裸の王様を産みやすい日本企業の残酷さ

■会社というのはつくづく残酷なところだ。会議である人が明らかに矛盾したこと、会社や部門の方針にそぐわないことを発言し、多くの人がそれに気づいているのに、その人の気分を害したくない、その場の雰囲気を悪くしたくない、人間関係を悪くしたくないというさまざまな配慮からその事実を指摘せずに済ませてしまう。
発言をした本人は自分の考え方がおかしいということに気づかないどころか、反対に、その場にいた全員が自分の考え方に賛成してくれてたという勘違いをしたまま会社で仕事をつづけ、ますます自分の考えに自信をもったような言動をエスカレートさせていく。
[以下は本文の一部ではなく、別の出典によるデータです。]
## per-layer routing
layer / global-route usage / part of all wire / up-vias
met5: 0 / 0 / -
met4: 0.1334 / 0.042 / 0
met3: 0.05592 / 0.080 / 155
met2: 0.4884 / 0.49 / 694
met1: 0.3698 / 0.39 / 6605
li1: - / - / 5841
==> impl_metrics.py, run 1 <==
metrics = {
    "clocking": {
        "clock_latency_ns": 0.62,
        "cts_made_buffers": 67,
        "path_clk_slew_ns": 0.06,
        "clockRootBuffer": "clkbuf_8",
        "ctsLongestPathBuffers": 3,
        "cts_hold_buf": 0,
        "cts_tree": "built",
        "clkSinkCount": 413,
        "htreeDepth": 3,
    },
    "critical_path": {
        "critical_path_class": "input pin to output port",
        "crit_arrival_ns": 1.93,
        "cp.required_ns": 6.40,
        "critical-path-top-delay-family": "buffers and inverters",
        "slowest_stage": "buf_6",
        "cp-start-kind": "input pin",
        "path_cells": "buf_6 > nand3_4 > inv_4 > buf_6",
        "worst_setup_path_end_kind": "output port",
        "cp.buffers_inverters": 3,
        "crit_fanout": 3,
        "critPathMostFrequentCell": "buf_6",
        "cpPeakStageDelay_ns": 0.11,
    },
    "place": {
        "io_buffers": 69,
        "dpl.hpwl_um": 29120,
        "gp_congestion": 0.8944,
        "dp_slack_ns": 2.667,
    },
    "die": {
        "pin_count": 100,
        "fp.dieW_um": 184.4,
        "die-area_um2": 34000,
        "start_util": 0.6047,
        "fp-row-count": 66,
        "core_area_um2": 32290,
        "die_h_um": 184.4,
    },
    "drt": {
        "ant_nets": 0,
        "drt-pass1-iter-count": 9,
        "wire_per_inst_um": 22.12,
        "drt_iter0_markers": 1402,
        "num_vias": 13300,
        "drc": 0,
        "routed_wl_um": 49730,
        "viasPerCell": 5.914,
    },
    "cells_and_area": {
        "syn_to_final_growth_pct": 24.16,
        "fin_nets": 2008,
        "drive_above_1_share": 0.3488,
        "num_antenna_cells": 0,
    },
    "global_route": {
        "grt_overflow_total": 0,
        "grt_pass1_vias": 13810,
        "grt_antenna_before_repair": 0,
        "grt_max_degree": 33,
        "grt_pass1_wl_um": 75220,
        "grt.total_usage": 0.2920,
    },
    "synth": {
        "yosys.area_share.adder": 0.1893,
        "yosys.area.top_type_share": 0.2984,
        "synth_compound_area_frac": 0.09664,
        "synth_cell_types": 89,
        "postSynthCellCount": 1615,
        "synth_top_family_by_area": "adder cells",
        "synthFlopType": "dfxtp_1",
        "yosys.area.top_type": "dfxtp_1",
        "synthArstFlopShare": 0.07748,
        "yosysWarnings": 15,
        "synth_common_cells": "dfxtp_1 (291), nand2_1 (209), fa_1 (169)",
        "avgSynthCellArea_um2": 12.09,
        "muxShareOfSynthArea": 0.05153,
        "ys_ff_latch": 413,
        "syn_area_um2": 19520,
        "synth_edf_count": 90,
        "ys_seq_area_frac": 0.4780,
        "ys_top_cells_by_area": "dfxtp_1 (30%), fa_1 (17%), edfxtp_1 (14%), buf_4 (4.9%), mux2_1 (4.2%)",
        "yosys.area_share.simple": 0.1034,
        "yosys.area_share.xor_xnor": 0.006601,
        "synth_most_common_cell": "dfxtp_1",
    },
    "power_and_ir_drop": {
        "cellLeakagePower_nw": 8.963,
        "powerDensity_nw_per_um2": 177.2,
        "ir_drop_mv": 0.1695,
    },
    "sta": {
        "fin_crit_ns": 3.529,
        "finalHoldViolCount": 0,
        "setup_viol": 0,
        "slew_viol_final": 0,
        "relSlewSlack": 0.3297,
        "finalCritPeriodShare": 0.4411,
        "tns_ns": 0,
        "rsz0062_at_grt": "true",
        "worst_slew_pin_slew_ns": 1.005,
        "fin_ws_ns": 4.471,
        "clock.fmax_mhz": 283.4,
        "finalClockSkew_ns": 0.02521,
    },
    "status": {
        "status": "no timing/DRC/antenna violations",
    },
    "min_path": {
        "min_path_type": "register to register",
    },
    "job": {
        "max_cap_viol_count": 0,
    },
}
This design comes from an exercise in tuning for small area on the open sky130 flow, not from production work. Where RTL was checked, it was by simulation tests only, not by an equivalence proof against the original. The RTL of run 3 was laid out without a check of its function. Power and IR drop assume default switching activity.

==> config.mk <==
export PLATFORM = sky130hd
export DESIGN_NAME = commit_trace_unit
export DESIGN_NICKNAME = commit_trace_unit
export VERILOG_FILES = /design/flow/design.v
export SDC_FILE = /design/flow/constraint.sdc
export NUM_CORES = 4
export LEC_CHECK = 0
export CAP_MARGIN = 0
export CORE_MARGIN = 2
export CORE_UTILIZATION = 70
export PLACE_DENSITY = 0.85
export SLEW_MARGIN = 0
==> constraint.sdc <==
create_clock -name core_clock -period 5.0 [get_ports {clk}]
set_input_delay 1.0000 -clock core_clock [delete_from_list [all_inputs] [get_ports {clk}]]
set_output_delay 1.0000 -clock core_clock [all_outputs]
set_load 0.01 [all_outputs]
==> design.v <==
`default_nettype none
module ctu_counter #(
    parameter int W = 32,
    parameter int G = 16
) (
    input  wire logic         clk,
    input  wire logic         rst,
    input  wire logic         en,
    output logic [W-1:0]      q
);
    localparam int NG = W / G;
    logic [W-1:0]  cnt_q;
    logic [W-1:0]  c;        
    logic [W-1:0]  s;
    logic [NG-1:0] all1;
    logic [NG-1:0] cin;
    for (genvar g = 0; g < NG; g++) begin : g_grp
        assign all1[g] = &cnt_q[g*G +: G];
        if (g == 0) begin : g_first
            assign cin[g] = en;
        end else begin : g_next
            assign cin[g] = cin[g-1] & all1[g-1];
        end
        for (genvar i = 0; i < G; i++) begin : g_bit
            if (i == 0) begin : g_b0
                assign c[g*G+i] = cin[g];
            end else begin : g_bn
                assign c[g*G+i] = c[g*G+i-1] & cnt_q[g*G+i-1];
            end
            assign s[g*G+i] = cnt_q[g*G+i] ^ c[g*G+i];
        end
    end
    always_ff @(posedge clk or posedge rst) begin
        if (rst) cnt_q <= '0;
        else     cnt_q <= s;
    end
    assign q = cnt_q;
endmodule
こうなってしまうと、賞与が減ったり、他の部へ異動させられたりなどといった決定的なかたちで現れるまで、本人はその誤解に気づかない。多くの日本人は組織としての和を乱したくないためにこのような行動をとりがちなので、その中で自分の誤りを、正しいと信じてしまわないためには、つねに自分で自分の言動を疑うように習慣づけるしかないのだ。つまり日本人の組織の中で、勝手な思い込みによるリスクを避けるためにもっとも有効な方法は、自信を持たないこと、つねに自分を疑うことになる。